> **Your objective**:
Working from the top of the records below, reproduce each line exactly, ending once you have written the line containing "export CELL_PAD_IN_SITES_GLOBAL_PLACEMENT = 2".

[[ Study material open ]]

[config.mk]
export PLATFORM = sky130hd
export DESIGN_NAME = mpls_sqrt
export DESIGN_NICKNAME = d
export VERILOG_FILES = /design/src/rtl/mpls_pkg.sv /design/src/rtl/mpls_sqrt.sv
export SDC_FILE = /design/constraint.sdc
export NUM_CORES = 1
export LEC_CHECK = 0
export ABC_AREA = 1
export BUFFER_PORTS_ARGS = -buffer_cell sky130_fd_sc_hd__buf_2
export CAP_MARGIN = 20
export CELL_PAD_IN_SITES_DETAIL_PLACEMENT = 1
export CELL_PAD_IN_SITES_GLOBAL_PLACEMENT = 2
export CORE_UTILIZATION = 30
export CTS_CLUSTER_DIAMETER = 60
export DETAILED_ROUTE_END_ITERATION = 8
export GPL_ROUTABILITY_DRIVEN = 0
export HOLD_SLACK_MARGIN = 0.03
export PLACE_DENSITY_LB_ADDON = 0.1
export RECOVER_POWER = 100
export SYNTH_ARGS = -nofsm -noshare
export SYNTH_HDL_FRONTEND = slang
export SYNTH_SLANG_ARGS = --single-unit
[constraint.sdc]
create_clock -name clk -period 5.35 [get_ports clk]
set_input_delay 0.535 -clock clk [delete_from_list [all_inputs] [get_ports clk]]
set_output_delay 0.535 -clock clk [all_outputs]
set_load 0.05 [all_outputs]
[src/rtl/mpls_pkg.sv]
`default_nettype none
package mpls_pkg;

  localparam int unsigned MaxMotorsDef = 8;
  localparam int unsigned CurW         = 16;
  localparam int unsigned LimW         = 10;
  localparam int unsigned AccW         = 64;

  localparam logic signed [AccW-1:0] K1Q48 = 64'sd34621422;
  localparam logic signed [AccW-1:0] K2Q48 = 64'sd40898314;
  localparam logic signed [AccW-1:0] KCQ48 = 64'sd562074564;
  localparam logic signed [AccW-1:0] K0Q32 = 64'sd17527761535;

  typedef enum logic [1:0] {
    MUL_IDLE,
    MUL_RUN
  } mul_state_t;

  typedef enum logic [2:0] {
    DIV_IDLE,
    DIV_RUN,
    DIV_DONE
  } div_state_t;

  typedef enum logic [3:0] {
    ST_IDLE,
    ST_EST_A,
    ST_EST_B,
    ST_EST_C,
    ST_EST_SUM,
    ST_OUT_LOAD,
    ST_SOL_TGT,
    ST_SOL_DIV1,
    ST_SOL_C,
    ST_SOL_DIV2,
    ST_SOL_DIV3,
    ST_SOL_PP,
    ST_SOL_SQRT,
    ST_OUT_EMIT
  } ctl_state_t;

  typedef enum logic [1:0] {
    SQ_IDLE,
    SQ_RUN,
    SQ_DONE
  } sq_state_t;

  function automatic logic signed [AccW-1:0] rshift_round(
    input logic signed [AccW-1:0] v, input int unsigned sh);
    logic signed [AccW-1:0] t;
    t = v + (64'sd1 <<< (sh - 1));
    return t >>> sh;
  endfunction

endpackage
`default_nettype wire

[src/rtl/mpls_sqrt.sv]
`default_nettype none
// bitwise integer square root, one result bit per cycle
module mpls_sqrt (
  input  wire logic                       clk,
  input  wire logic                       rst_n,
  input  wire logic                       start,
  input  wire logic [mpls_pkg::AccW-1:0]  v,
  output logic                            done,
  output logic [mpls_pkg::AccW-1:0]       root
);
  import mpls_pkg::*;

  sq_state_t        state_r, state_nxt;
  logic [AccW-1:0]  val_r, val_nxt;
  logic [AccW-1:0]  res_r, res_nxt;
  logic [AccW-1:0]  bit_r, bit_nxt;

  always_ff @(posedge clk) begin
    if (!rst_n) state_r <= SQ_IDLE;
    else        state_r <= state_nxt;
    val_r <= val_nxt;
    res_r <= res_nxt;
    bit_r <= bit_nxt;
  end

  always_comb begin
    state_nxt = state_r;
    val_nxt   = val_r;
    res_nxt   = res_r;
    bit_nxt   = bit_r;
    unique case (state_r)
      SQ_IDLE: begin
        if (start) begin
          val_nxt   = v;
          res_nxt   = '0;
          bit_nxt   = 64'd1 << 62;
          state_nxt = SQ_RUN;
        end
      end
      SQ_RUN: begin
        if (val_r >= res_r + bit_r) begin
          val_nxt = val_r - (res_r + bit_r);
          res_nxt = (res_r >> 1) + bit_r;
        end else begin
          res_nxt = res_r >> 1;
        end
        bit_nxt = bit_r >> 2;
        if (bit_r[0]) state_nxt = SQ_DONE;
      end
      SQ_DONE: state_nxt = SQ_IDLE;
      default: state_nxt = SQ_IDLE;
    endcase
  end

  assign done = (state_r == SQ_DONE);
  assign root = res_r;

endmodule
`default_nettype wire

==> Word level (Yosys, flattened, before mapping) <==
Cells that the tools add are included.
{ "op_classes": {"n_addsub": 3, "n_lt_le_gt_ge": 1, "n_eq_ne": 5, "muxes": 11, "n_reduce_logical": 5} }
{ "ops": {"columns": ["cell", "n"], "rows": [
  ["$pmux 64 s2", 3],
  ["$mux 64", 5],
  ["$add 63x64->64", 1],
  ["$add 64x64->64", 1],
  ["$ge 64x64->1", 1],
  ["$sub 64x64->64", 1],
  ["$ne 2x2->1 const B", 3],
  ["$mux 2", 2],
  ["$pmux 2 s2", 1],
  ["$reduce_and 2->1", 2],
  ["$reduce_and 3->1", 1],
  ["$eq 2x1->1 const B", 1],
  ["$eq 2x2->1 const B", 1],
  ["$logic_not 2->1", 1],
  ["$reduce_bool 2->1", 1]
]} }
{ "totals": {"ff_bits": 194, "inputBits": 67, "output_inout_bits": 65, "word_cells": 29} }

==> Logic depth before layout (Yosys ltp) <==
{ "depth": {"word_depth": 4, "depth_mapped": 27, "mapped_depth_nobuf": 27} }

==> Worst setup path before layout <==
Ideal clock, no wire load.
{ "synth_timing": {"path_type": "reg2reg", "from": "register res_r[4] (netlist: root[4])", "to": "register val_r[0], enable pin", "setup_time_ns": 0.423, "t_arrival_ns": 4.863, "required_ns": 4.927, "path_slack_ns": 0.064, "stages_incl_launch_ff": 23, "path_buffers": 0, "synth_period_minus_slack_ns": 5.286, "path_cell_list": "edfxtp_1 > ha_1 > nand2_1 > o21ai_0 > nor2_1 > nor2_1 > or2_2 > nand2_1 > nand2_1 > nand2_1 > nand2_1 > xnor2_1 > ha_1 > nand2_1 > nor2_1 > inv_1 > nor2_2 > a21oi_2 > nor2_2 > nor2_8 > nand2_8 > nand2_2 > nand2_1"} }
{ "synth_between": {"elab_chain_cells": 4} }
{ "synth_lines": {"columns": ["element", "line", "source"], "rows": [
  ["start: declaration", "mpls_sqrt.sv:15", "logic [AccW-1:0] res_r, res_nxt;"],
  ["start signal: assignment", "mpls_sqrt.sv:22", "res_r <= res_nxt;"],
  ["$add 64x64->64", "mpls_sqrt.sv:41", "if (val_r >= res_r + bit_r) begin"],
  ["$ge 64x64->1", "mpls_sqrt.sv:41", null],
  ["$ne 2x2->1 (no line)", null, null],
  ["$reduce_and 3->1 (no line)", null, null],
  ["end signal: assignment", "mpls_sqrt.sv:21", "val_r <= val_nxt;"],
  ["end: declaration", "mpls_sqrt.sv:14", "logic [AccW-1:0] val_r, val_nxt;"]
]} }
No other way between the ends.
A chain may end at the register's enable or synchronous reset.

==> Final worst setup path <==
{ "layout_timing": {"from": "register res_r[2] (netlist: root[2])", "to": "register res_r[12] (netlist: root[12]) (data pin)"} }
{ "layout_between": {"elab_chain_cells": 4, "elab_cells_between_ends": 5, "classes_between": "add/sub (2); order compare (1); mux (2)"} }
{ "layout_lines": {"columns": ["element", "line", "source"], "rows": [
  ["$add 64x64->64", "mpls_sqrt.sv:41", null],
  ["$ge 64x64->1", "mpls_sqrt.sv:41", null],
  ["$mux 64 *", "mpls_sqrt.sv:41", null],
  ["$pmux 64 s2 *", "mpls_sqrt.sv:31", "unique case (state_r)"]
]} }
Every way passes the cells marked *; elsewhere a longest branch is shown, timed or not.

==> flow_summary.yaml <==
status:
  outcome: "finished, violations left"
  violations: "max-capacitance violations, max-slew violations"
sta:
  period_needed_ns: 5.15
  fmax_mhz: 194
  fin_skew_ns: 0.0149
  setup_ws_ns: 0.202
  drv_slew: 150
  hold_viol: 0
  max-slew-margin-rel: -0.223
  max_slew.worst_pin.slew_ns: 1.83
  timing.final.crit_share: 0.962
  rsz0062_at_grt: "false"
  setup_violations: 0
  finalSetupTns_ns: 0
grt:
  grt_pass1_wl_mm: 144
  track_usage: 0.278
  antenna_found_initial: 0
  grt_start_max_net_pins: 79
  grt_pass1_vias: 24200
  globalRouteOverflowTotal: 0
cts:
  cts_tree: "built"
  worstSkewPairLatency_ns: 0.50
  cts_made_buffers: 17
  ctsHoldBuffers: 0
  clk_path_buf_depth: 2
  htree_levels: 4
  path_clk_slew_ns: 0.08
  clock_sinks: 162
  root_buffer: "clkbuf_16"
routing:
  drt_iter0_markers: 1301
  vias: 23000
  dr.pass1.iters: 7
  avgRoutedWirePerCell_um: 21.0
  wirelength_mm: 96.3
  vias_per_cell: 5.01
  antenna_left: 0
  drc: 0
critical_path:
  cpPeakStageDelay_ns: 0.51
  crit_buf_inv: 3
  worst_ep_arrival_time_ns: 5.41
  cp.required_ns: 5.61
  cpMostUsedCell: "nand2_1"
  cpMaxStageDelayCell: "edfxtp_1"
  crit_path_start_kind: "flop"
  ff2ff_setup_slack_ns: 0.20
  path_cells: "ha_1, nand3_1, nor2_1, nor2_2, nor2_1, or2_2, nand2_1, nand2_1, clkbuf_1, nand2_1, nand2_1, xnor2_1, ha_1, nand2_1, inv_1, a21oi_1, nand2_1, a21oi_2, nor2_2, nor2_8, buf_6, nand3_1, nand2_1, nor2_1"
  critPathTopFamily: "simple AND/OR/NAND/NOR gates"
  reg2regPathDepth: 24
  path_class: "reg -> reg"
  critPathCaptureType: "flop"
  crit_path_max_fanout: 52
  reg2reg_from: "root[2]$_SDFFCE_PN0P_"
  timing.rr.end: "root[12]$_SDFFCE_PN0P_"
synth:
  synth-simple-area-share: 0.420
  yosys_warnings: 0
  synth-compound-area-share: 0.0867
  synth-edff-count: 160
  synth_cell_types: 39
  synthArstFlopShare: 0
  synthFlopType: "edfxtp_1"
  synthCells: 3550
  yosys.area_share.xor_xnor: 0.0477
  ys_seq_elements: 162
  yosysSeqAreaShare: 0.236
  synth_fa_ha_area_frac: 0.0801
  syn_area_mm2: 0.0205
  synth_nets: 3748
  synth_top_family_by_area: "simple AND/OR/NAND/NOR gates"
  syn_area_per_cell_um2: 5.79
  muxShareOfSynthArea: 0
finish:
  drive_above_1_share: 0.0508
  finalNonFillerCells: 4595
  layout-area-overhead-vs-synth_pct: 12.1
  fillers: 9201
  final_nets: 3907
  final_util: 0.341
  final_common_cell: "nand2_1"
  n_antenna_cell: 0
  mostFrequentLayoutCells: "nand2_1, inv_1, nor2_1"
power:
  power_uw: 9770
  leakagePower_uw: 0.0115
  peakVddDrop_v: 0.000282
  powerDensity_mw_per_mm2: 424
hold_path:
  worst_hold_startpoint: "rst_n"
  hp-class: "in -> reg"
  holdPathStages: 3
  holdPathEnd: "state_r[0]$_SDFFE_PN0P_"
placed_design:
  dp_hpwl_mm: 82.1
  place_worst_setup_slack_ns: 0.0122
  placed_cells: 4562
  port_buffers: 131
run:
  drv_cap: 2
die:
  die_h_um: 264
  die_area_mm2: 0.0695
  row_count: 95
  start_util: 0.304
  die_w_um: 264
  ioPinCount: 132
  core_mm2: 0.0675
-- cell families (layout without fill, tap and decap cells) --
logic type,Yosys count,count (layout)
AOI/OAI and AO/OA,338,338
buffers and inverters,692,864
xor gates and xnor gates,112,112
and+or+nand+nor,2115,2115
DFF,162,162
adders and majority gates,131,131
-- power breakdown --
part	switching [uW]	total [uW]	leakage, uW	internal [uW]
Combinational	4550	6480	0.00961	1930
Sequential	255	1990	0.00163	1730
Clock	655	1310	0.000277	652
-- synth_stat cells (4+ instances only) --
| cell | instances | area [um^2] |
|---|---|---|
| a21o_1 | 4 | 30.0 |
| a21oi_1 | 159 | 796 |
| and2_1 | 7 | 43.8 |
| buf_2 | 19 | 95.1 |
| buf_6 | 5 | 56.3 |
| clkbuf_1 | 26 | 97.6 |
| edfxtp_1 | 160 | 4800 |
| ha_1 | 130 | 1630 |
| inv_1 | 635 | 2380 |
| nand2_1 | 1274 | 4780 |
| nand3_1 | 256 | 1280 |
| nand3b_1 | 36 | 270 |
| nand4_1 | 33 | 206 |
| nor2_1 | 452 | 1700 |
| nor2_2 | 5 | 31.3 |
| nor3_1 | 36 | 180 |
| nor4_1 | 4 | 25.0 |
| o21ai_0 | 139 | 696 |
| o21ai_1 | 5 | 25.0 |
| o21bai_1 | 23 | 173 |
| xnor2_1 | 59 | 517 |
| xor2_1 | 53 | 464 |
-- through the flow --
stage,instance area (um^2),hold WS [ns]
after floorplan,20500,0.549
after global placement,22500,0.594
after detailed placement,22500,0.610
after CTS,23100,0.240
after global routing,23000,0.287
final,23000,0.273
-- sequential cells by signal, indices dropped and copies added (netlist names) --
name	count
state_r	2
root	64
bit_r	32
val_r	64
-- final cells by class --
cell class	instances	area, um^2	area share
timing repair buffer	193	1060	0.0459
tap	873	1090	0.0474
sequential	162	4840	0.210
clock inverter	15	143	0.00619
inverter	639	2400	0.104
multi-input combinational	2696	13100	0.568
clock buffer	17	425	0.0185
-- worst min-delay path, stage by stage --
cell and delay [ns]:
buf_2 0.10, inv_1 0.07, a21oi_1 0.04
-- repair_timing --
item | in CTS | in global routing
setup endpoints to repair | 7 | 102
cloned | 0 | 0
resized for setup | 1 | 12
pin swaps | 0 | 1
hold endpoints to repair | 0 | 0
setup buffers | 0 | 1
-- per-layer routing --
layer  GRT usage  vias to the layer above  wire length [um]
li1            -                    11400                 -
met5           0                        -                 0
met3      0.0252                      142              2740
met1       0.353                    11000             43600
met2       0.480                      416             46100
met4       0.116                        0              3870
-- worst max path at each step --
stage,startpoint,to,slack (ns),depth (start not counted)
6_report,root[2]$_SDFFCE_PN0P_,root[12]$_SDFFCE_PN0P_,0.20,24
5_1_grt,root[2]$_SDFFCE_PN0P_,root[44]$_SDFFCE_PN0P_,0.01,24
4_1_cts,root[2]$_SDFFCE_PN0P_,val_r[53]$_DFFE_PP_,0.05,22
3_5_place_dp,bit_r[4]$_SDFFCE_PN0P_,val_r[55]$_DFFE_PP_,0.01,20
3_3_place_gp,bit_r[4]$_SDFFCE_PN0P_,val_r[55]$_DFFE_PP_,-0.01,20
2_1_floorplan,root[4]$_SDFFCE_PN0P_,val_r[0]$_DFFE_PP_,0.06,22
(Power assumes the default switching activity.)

[[ Study material closed ]]

> **Your solution**:
[config.mk]
export PLATFORM = sky130hd
export DESIGN_NAME = mpls_sqrt
export DESIGN_NICKNAME = d
export VERILOG_FILES = /design/src/rtl/mpls_pkg.sv /design/src/rtl/mpls_sqrt.sv
export SDC_FILE = /design/constraint.sdc
export NUM_CORES = 1
export LEC_CHECK = 0
export ABC_AREA = 1
export BUFFER_PORTS_ARGS = -buffer_cell sky130_fd_sc_hd__buf_2
export CAP_MARGIN = 20
export CELL_PAD_IN_SITES_DETAIL_PLACEMENT = 1
export CELL_PAD_IN_SITES_GLOBAL_PLACEMENT = 2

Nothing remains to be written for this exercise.